Rogy also spontaneously engaged in political and culturo-political issues – often employing his own person. In his efforts on behalf of local, disregarded buildings such as the bus terminal halls from the fifties in Villach and Klagenfurt, Rogy resorted to activist methods that were articulated in minimal interventions. Measurability and literality – in the form of literal twists as well – play a large role in understanding the dramaturgic conditions that Rogy demanded for his sculptural, performative, poetic, architectural and activist works.

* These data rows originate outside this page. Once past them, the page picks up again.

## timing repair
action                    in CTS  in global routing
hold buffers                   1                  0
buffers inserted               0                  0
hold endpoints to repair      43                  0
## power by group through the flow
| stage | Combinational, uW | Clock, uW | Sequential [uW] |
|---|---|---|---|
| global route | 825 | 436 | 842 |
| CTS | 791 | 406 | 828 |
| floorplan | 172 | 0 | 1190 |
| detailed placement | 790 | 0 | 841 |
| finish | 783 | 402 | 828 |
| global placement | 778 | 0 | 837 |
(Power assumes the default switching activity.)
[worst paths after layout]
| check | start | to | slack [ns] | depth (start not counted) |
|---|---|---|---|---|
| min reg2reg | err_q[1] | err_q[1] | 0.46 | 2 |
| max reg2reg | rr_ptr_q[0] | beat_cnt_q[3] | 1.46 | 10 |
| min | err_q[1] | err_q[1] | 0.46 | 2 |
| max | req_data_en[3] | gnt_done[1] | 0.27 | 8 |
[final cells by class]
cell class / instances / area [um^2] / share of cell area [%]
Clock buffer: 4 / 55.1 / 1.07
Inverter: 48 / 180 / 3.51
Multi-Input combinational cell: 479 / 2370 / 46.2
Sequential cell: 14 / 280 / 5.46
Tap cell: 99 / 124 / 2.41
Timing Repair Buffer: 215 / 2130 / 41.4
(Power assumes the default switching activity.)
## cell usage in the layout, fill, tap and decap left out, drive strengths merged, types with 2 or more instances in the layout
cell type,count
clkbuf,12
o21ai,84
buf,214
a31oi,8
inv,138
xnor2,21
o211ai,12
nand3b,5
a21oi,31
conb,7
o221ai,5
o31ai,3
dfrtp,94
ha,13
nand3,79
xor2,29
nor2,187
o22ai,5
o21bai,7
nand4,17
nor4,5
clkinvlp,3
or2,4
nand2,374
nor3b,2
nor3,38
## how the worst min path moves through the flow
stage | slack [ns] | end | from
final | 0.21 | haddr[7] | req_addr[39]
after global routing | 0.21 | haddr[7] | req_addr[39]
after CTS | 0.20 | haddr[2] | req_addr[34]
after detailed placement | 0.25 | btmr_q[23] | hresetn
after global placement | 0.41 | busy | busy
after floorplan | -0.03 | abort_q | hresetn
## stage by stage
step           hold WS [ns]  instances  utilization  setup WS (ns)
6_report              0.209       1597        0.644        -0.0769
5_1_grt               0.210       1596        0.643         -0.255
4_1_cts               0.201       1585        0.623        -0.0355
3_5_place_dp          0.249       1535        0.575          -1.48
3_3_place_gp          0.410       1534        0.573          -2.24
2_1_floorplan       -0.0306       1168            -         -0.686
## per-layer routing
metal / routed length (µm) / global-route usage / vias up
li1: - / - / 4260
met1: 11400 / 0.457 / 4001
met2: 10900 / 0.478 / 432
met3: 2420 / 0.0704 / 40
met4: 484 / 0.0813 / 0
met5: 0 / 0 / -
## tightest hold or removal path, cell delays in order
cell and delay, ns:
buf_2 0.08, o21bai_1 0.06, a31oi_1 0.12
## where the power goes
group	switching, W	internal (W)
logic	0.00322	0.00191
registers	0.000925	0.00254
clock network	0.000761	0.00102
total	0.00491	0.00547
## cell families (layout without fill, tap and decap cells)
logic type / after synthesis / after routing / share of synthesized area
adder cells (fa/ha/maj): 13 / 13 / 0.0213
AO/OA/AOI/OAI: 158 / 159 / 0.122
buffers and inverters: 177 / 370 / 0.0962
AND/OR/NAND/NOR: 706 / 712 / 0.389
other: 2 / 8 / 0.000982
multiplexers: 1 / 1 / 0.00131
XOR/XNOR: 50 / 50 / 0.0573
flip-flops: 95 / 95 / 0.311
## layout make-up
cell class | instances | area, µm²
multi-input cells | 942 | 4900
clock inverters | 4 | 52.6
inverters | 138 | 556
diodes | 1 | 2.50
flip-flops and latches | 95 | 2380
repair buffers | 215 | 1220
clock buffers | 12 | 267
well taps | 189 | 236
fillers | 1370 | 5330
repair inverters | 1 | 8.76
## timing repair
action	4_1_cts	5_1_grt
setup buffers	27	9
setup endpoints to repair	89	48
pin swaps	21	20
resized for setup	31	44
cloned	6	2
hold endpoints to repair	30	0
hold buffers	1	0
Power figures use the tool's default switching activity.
### config.mk
export PLATFORM = sky130hd
export DESIGN_NAME = memcore_uram_arbiter
export DESIGN_NICKNAME = d
export VERILOG_FILES = /design/src/rtl/memcore_uram_arbiter.sv
export SDC_FILE = /design/constraint.sdc
export NUM_CORES = 1
export LEC_CHECK = 0
export ABC_AREA = 0
export BUFFER_PORTS_ARGS = -buffer_cell sky130_fd_sc_hd__buf_2
export CORE_AREA = 2 2 99 101
export CTS_CLUSTER_DIAMETER = 200
export CTS_CLUSTER_SIZE = 30
export DETAILED_ROUTE_END_ITERATION = 10
export DIE_AREA = 0 0 101 103
export GPL_TIMING_DRIVEN = 0
export HOLD_SLACK_MARGIN = 0.1
export PLACE_DENSITY = 0.85
export SLEW_MARGIN = 20
export SYNTH_ARGS = -nofsm -noshare
export SYNTH_HDL_FRONTEND = slang
export SYNTH_SLANG_ARGS = --single-unit
### constraint.sdc
create_clock -name clk -period 2.32 [get_ports clk]
set_input_delay 0.116 -clock clk [delete_from_list [all_inputs] [get_ports clk]]
set_output_delay 0.116 -clock clk [all_outputs]
set_load 0.05 [all_outputs]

By means of precise dramaturgical instructions, he developed free spaces that created scope for self-presentations without stage directions. In pubs like the »Rote Lasche«, the »Geist« and the OM, awarded the Carinthian prize for architecture in 1998, the guests react(ed), even without stage directions, to the minimalist design, which makes (made) necessary a ritual form of behaviour. Whereas the first two pubs no longer exist in the form conceived by Viktor Rogy, the OM still represents a sort of gesamtkunstwerk even today. The café is situated in a former business bar with a glass portal. No sign is there to indicate its presence, no music is played there, and beer is puristically drunk from bottles; everyone has to hang up their coats. The furnishings in the white room consist of a single table of chrome-nickel steel, chest-high, about 60 centimetres wide and 2.5 metres long. The guests gather around the table well in view of each other.
Viktor Rogy designed OM as a homage to Adolf Loos. It is an example of local resistance. Its name is a mantra whose meaning can be discovered on the spot – in the »theatre that plays at being a café« (Bella Ban Rogy). In the film »Stille Zecher mit Élégance« (2002) (Quiet Boozers with Élégance), Viktor Rogy performed – as if to say farewell – in the OM as a Butoh dancer: he plays the harmonica, we hear music by Schubert, and Rogy declaims the sentence »It can happen«.